» **SUPPLIED MATERIAL**:

==> run C <==
==> flow/design.v (excerpt) <==
module fmad_fp32
  (
   input         clk,
   input         reset,
   input         req,
   input [31:0]  x,
   input [31:0]  y,
   input [31:0]  z,
   output [31:0] rslt,
   output [4:0]  flag
   );
clock: 14.7 ns
lec_check: 0
cap_margin: 10
cell_pad_in_sites_detail_placement: 1
core_aspect_ratio: 1.72
core_margin: 8
core_utilization: 40
gpl_routability_driven: 1
min_routing_layer: met1
setup_slack_margin: -0.65
slew_margin: 20
run.sh (not shown) runs the stock make flow with config.mk's settings and CLKGATE_MAP_FILE=.
==> inputs of run B, as changes to run C <==
- ABC_AREA: default -> 1
- CAP_MARGIN: 10 -> 40
- CELL_PAD_IN_SITES_DETAIL_PLACEMENT: 1 -> default
- CORE_ASPECT_RATIO: 1.72 -> 1.34
- CORE_MARGIN: 8 -> 2
- CORE_UTILIZATION: 40 -> 72
- CTS_CLUSTER_SIZE: default -> 10
- GPL_ROUTABILITY_DRIVEN: 1 -> default
- MIN_ROUTING_LAYER: met1 -> default
- PLACE_DENSITY: default -> 0.38
- SETUP_SLACK_MARGIN: -0.65 -> 0.59
==> flow/constraint.sdc (replaced) <==
create_clock -name core_clock -period 2.09 [get_ports {clk}]
set_input_delay 0.4180 -clock core_clock [delete_from_list [all_inputs] [get_ports {clk}]]
set_output_delay 0.4180 -clock core_clock [all_outputs]
set_load 0.01 [all_outputs]
==> flow_summary_export.csv <==
group,metric,value,unit
status,status,"failed layout checks",
status,so_faults,"setup timing",
worst_hold_path,hold_end,"fmad.rslt1[28]$_DFFE_PP_",
global_routing,grt-ovfl-total,0,
sta,setup_viol,13,
die,die_area,0.143,mm²
sta,tns,-8.95,ns
logic_synthesis,synthAdderAreaFrac,0.170,
global_routing,busiest_layer,"met2",
logic_synthesis,synthesis.nets,7197,
worst_setup_path,critPathMaxFanout,4,
sta,fin_ws,-1.33,ns
cells_and_area,comb_share,0.687,
logic_synthesis,mux_share,0.0754,
[end of results for run C]
==> flow_summary_export.csv <==
group,metric,value,unit
logic_synthesis,flop_cell,"edfxtp_1",
status,tool.error,"[ERROR DPL-0038] Utilization greater than 100%, impossible to legalize",
die,fp-utilization,0.729,
logic_synthesis,synthAdderAreaFrac,0.172,
status,last-stage-reached,"detailed placement",
logic_synthesis,synthesis.nets,8371,
logic_synthesis,mux_share,0.00734,
logic_synthesis,synth_warnings,28,
logic_synthesis,synth.cellmix.simpleShare,0.232,
die,die_area,0.0742,mm²
status,status,"aborted with a tool error",
logic_synthesis,ys.flops,340,
logic_synthesis,xor_share,0.0782,
[end of results for run B]

---

==> run a <==
fmad_fp32 again, from the RTL that the note above started with.
## fmad_fp32
module fmad_fp32
  (
   input         clk,
   input         reset,
   input         req,
   input [31:0]  x,
   input [31:0]  y,
   input [31:0]  z,
   output [31:0] rslt,
   output [4:0]  flag
   );
   wire signed [31:0] acc0, acc1, acc2, acc3;
   wire signed [9:0]  exp0, exp1, exp2, exp3;
   fmad fmad
     (
      .clk(clk),
      .reset(reset),
      .req(req),
      .req_command(1),
      .x(x),
      .y(y),
      .z(z),
      .w(32'h0),
      .acc0(acc0), .acc1(acc1), .acc2(acc2), .acc3(acc3),
      .exp0(exp0), .exp1(exp1), .exp2(exp2), .exp3(exp3),
      .rslt(rslt),
      .flag(flag)
   );
endmodule
Settings: LEC_CHECK=0, CAP_MARGIN=20, CELL_PAD_IN_SITES_DETAIL_PLACEMENT=1, CORE_ASPECT_RATIO=1.72, CORE_MARGIN=8, CORE_UTILIZATION=40, GPL_ROUTABILITY_DRIVEN=1, MIN_ROUTING_LAYER=met2, SETUP_SLACK_MARGIN=-0.65, SLEW_MARGIN=20; clock period 14.7 ns.
==> run b: changes against run a <==
- CELL_PAD_IN_SITES_DETAIL_PLACEMENT: 1 -> not set
- CORE_ASPECT_RATIO: 1.72 -> not set
- CORE_MARGIN: 8 -> 2
- GPL_ROUTABILITY_DRIVEN: 1 -> not set
- MIN_ROUTING_LAYER: met2 -> not set
- SETUP_SLACK_MARGIN: -0.65 -> not set
==> flow/constraint.sdc (replaced) <==
create_clock -name core_clock -period 17.5 [get_ports {clk}]
set_input_delay 3.5000 -clock core_clock [delete_from_list [all_inputs] [get_ports {clk}]]
set_output_delay 3.5000 -clock core_clock [all_outputs]
set_load 0.01 [all_outputs]
==> run c: changes against run a <==
- ABC_AREA: not set -> 1
- CAP_MARGIN: 20 -> 15
- CELL_PAD_IN_SITES_DETAIL_PLACEMENT: 1 -> not set
- CORE_ASPECT_RATIO: 1.72 -> 0.5
- CORE_MARGIN: 8 -> 2
- CORE_UTILIZATION: 40 -> 72
- CTS_CLUSTER_DIAMETER: not set -> 201
- CTS_CLUSTER_SIZE: not set -> 72
- GPL_ROUTABILITY_DRIVEN: 1 -> not set
- MIN_ROUTING_LAYER: met2 -> not set
- SETUP_SLACK_MARGIN: -0.65 -> 3.18
==> flow/constraint.sdc (replaced) <==
create_clock -name core_clock -period 11.0 [get_ports {clk}]
set_input_delay 2.2000 -clock core_clock [delete_from_list [all_inputs] [get_ports {clk}]]
set_output_delay 2.2000 -clock core_clock [all_outputs]
set_load 0.01 [all_outputs]
==> run d: changes against run a <==
- CAP_MARGIN: 20 -> 10
- CELL_PAD_IN_SITES_DETAIL_PLACEMENT: 1 -> not set
- CORE_ASPECT_RATIO: 1.72 -> not set
- CORE_MARGIN: 8 -> 2
- CORE_UTILIZATION: 40 -> 72
- CTS_CLUSTER_SIZE: not set -> 36
- GPL_ROUTABILITY_DRIVEN: 1 -> not set
- MIN_ROUTING_LAYER: met2 -> not set
- SETUP_SLACK_MARGIN: -0.65 -> not set
==> flow/constraint.sdc (replaced) <==
create_clock -name core_clock -period 14.6 [get_ports {clk}]
set_input_delay 2.9200 -clock core_clock [delete_from_list [all_inputs] [get_ports {clk}]]
set_output_delay 2.9200 -clock core_clock [all_outputs]
set_load 0.01 [all_outputs]
==> summary of the runs <==
Run c died in 5_1_grt with GRT-0116. Run d reached the layout checks and failed them: setup timing. Run b passed the timing, design-rule and antenna checks. Run a finished with setup timing left. Critical path depth: run d is lower than run a (2). Wire length: run b is higher than run d (about 1.6%). Of run a and run b, run a has the higher utilization (gap 2.2 points). Non-clock buffer count: run b < run d < run a. Between run a and run d, the lower count of clock-buffer cells in the layout is in run a (gap 6).

---

==> run G: inputs <==
fmad_fp32 again, from the RTL that the note above started with.
clock: 19.7 ns
lec_check: 0
cap_margin: 20
cell_pad_in_sites_global_placement: 3
core_margin: 2
core_utilization: 62
gpl_routability_driven: 0
max_routing_layer: met4
min_routing_layer: met1
place_density_lb_addon: 0.14
slew_margin: 20
==> run X (differences from run G) <==
- ABC_AREA: default -> 1
- CAP_MARGIN: 20 -> 0
- CELL_PAD_IN_SITES_GLOBAL_PLACEMENT: 3 -> default
- CORE_ASPECT_RATIO: default -> 0.63
- CORE_UTILIZATION: 62 -> 70
- CTS_CLUSTER_DIAMETER: default -> 261
- CTS_CLUSTER_SIZE: default -> 32
- GPL_ROUTABILITY_DRIVEN: 0 -> default
- MIN_ROUTING_LAYER: met1 -> default
- PLACE_DENSITY_LB_ADDON: 0.14 -> 0.19
- SLEW_MARGIN: 20 -> 30
==> flow/constraint.sdc (replaced) <==
create_clock -name core_clock -period 12.0 [get_ports {clk}]
set_input_delay 2.4000 -clock core_clock [delete_from_list [all_inputs] [get_ports {clk}]]
set_output_delay 2.4000 -clock core_clock [all_outputs]
set_load 0.01 [all_outputs]
==> run R (differences from run G) <==
- ABC_AREA: default -> 1
- CAP_MARGIN: 20 -> 40
- CELL_PAD_IN_SITES_GLOBAL_PLACEMENT: 3 -> default
- CORE_ASPECT_RATIO: default -> 1.34
- CORE_UTILIZATION: 62 -> 72
- CTS_CLUSTER_SIZE: default -> 10
- GPL_ROUTABILITY_DRIVEN: 0 -> default
- MAX_ROUTING_LAYER: met4 -> default
- MIN_ROUTING_LAYER: met1 -> default
- PLACE_DENSITY: default -> 0.38
- PLACE_DENSITY_LB_ADDON: 0.14 -> default
- SETUP_SLACK_MARGIN: default -> 0.59
- TNS_END_PERCENT: default -> 5
==> flow/constraint.sdc (replaced) <==
create_clock -name core_clock -period 2.09 [get_ports {clk}]
set_input_delay 0.4180 -clock core_clock [delete_from_list [all_inputs] [get_ports {clk}]]
set_output_delay 0.4180 -clock core_clock [all_outputs]
set_load 0.01 [all_outputs]
==> qor summary <==
quantity	run R	run X	run G
Port-buffer cells	134	134	-
Worst slack after detailed placement	-10490 ps	-1230 ps	-
Mapped Area	51800 sq um	51800 sq um	52300 sq um
Register share after synthesis	0.178	0.178	0.177
Count of instantiated cells in the yosys netlist	7702	7702	6528
Placed Cells	10.4k	9030	-
Global placer's final weighted congestion	1.30	1.33	-
Post-synthesis net count	8371	8371	7197
Cell area after placement	69500 sq um	58000 sq um	-
Y dimension of the die	315 um	220 um	294 um
Compound-cell area share of the yosys netlist	0.216	0.216	0.196
Half-perimeter wire length after placement	225 mm	167 mm	-
Adder and majority cell fraction of the synthesized area	0.172	0.172	0.170
Status	did not finish	did not finish	did not finish
Stage where the flow stopped	clock tree synthesis (4_1_cts)	global routing (5_1_grt)	global placement without I/O (3_1_place_gp_skip_io)
Post-synth area from yosys stat	51800 sq um	51800 sq um	52300 sq um
Synth Instances	7702	7702	6528
Count of unique library cells instantiated by Yosys	68	68	111

---

==> 12-14: inputs <==
Starting RTL as in the previous note.
export LEC_CHECK = 0
export ABC_AREA = 1
export CAP_MARGIN = 0
export CELL_PAD_IN_SITES_GLOBAL_PLACEMENT = 2
export CORE_ASPECT_RATIO = 0.63
export CORE_MARGIN = 9
export CORE_UTILIZATION = 59
export CTS_CLUSTER_DIAMETER = 261
export CTS_CLUSTER_SIZE = 36
export GPL_TIMING_DRIVEN = 0
export HOLD_SLACK_MARGIN = 0.3
export MAX_ROUTING_LAYER = met4
export PLACE_DENSITY_LB_ADDON = 0.19
export SLEW_MARGIN = 30
create_clock -name core_clock -period 15.1 [get_ports {clk}]
==> 03-06: changes against 12-14 <==
==> flow/config.mk (replaced) <==
export PLATFORM = sky130hd
export DESIGN_NAME = fmad_fp32
export DESIGN_NICKNAME = fmad_fp32
export VERILOG_FILES = /design/flow/design.v
export SDC_FILE = /design/flow/constraint.sdc
export NUM_CORES = 4
export LEC_CHECK = 0
export CAP_MARGIN = 20
export CORE_MARGIN = 2
export CORE_UTILIZATION = 58
export SLEW_MARGIN = 20
==> flow/constraint.sdc (replaced) <==
create_clock -name core_clock -period 9.35 [get_ports {clk}]
set_input_delay 1.8700 -clock core_clock [delete_from_list [all_inputs] [get_ports {clk}]]
set_output_delay 1.8700 -clock core_clock [all_outputs]
set_load 0.01 [all_outputs]
==> 08-22: changes against 12-14 <==
==> flow/config.mk (replaced) <==
export PLATFORM = sky130hd
export DESIGN_NAME = fmad_fp32
export DESIGN_NICKNAME = fmad_fp32
export VERILOG_FILES = /design/flow/design.v
export SDC_FILE = /design/flow/constraint.sdc
export NUM_CORES = 4
export LEC_CHECK = 0
export CAP_MARGIN = 20
export CORE_MARGIN = 2
export CORE_UTILIZATION = 65
export SLEW_MARGIN = 20
==> flow/constraint.sdc (replaced) <==
create_clock -name core_clock -period 13.6 [get_ports {clk}]
set_input_delay 2.7200 -clock core_clock [delete_from_list [all_inputs] [get_ports {clk}]]
set_output_delay 2.7200 -clock core_clock [all_outputs]
set_load 0.01 [all_outputs]
==> 12-11: changes against 12-14 <==
==> flow/config.mk (replaced) <==
export PLATFORM = sky130hd
export DESIGN_NAME = fmad_fp32
export DESIGN_NICKNAME = fmad_fp32
export VERILOG_FILES = /design/flow/design.v
export SDC_FILE = /design/flow/constraint.sdc
export NUM_CORES = 4
export LEC_CHECK = 0
export ABC_AREA = 1
export CAP_MARGIN = 15
export CORE_MARGIN = 2
export CORE_UTILIZATION = 72
export CTS_CLUSTER_DIAMETER = 209
export CTS_CLUSTER_SIZE = 17
export SLEW_MARGIN = 20
==> flow/constraint.sdc (replaced) <==
create_clock -name core_clock -period 13.6 [get_ports {clk}]
set_input_delay 2.7200 -clock core_clock [delete_from_list [all_inputs] [get_ports {clk}]]
set_output_delay 2.7200 -clock core_clock [all_outputs]
set_load 0.01 [all_outputs]
==> comparison table <==
| quantity | 08-22 | 12-14 | 03-06 | 12-11 |
|---|---|---|---|---|
| Result of the run | complete, but fails checks | did not finish | complete, but fails checks | finished clean |
| Failing step | - | 3_1_place_gp_skip_io | - | - |
| Violated checks | negative setup slack | - | negative setup slack | - |
| X dimension of the die | 288 µm | 391 µm | 304 µm | 272 µm |
| Met2 routing resource usage after global routing | 70.9% | - | 75.8% | 79.0% |
| Total instance count after detailed placement | 7600 | - | 8961 | 8518 |
| Clock-pin slew of the registers on the worst-case setup and hold paths | 0.07 ns | - | 0.06 ns | 0.09 ns |
| Worst Reg2Reg Path Length in Cells | 93 | - | 93 | 92 |
| Initial antenna violation count | 7 | - | 8 | 11 |
| AO/OA Area Share | 19.6% | 21.6% | 19.6% | 21.6% |
| Wire length on met1 | 71400 µm | - | 80800 µm | 66100 µm |
| Chip Area, Yosys | 0.0523 mm² | 0.0518 mm² | 0.0523 mm² | 0.0518 mm² |
| Top sig layer | met5 | - | met5 | met5 |
| End of the worst hold path | fmad.flag1[4]$_DFFE_PP_ | - | fmad.rslt1[31]$_DFFE_PP_ | fmad.rslt1[29]$_DFFE_PP_ |
| Crit path arrival time | 15.80 ns | - | 16.67 ns | 13.43 ns |
| Synth-to-layout area growth | 11.7% | - | 38.2% | 6.88% |
| Number of nets in the synthesized netlist | 7197 | 8371 | 7197 | 8371 |
| Detailed-router iteration count before antenna repair | 11 | - | 17 | 12 |
| Final routed wire length divided by cell count | 25.5 µm | - | 26.2 µm | 23.9 µm |
| Tally of filler cells in the layout | 6207 | - | 5650 | 5602 |
| Clock tree skew after final layout | 0.0405 ns | - | 0.0438 ns | 0.0172 ns |
| Layout non-clock buf frac | 8.55% | - | 21.8% | 5.85% |
| Comb. cell area | 0.0404 mm² | - | 0.0432 mm² | 0.0370 mm² |
| Share of synthesized area occupied by flip-flops and latches | 17.7% | 17.8% | 17.7% | 17.8% |
| Count of nets after finishing | 7320 | - | 8700 | 8291 |
| Non-clock inverter count in the final layout | 344 | - | 344 | 1075 |

---

==> 06-03: inputs <==
fmad_fp32 again, from the RTL that the note above started with.
Settings: LEC_CHECK=0, ABC_AREA=1, CAP_MARGIN=0, CORE_ASPECT_RATIO=0.91, CORE_MARGIN=2, CORE_UTILIZATION=72, CTS_CLUSTER_DIAMETER=222, CTS_CLUSTER_SIZE=39, SETUP_SLACK_MARGIN=2.91, SLEW_MARGIN=20; clock period 10.3 ns.
==> 07-28 (differences from 06-03) <==
ABC_AREA = unset   (was 1)
CAP_MARGIN = 20   (was 0)
CORE_ASPECT_RATIO = unset   (was 0.91)
CORE_UTILIZATION = 51   (was 72)
CTS_CLUSTER_DIAMETER = unset   (was 222)
CTS_CLUSTER_SIZE = unset   (was 39)
SETUP_SLACK_MARGIN = unset   (was 2.91)
==> flow/constraint.sdc (replaced) <==
create_clock -name core_clock -period 16.8 [get_ports {clk}]
set_input_delay 3.3600 -clock core_clock [delete_from_list [all_inputs] [get_ports {clk}]]
set_output_delay 3.3600 -clock core_clock [all_outputs]
set_load 0.01 [all_outputs]
==> 03-27 (differences from 06-03) <==
ABC_AREA = unset   (was 1)
CAP_MARGIN = 20   (was 0)
CORE_ASPECT_RATIO = unset   (was 0.91)
CORE_UTILIZATION = 40   (was 72)
CTS_CLUSTER_DIAMETER = unset   (was 222)
CTS_CLUSTER_SIZE = unset   (was 39)
SETUP_SLACK_MARGIN = unset   (was 2.91)
==> flow/constraint.sdc (replaced) <==
create_clock -name core_clock -period 16.8 [get_ports {clk}]
set_input_delay 3.3600 -clock core_clock [delete_from_list [all_inputs] [get_ports {clk}]]
set_output_delay 3.3600 -clock core_clock [all_outputs]
set_load 0.01 [all_outputs]
==> summary of the runs <==
- Between 03-27 and 07-28, the lower final area is in 07-28 (gap about 0.9%, measured against 07-28).
- Between 03-27 and 07-28, the lower clock skew is in 07-28 (gap 0.012 ns).
- Sequential cell count is the same in 03-27 and 07-28.
- Of 07-28 and 03-27, 03-27 has the higher non-clock buffer count (gap 15).
- In 03-27 the synthesized area is larger than in 06-03, by about 0.9%.
- Of 03-27 and 07-28, 03-27 has the higher first-iteration DRC count (gap 1.0%, measured against 07-28).
- In synthesized cell count, 03-27 and 07-28 do not differ.
- 07-28 completed without violations. 03-27 completed with no timing, DRC or antenna violations. 06-03 did not get past 5_1_grt.
- Critical path depth: 03-27 is lower than 07-28 (46).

» **TASK REQUIREMENTS**:
Take the lines above from the one containing "75.8% | 79.0% |" to the one containing "ns | 13.43 ns |" and retype them exactly, both ends included, with nothing added.

» **TASK RESULT**:
| Met2 routing resource usage after global routing | 70.9% | - | 75.8% | 79.0% |
| Total instance count after detailed placement | 7600 | - | 8961 | 8518 |
| Clock-pin slew of the registers on the worst-case setup and hold paths | 0.07 ns | - | 0.06 ns | 0.09 ns |
| Worst Reg2Reg Path Length in Cells | 93 | - | 93 | 92 |
| Initial antenna violation count | 7 | - | 8 | 11 |
| AO/OA Area Share | 19.6% | 21.6% | 19.6% | 21.6% |
| Wire length on met1 | 71400 µm | - | 80800 µm | 66100 µm |
| Chip Area, Yosys | 0.0523 mm² | 0.0518 mm² | 0.0523 mm² | 0.0518 mm² |
| Top sig layer | met5 | - | met5 | met5 |
| End of the worst hold path | fmad.flag1[4]$_DFFE_PP_ | - | fmad.rslt1[31]$_DFFE_PP_ | fmad.rslt1[29]$_DFFE_PP_ |
| Crit path arrival time | 15.80 ns | - | 16.67 ns | 13.43 ns |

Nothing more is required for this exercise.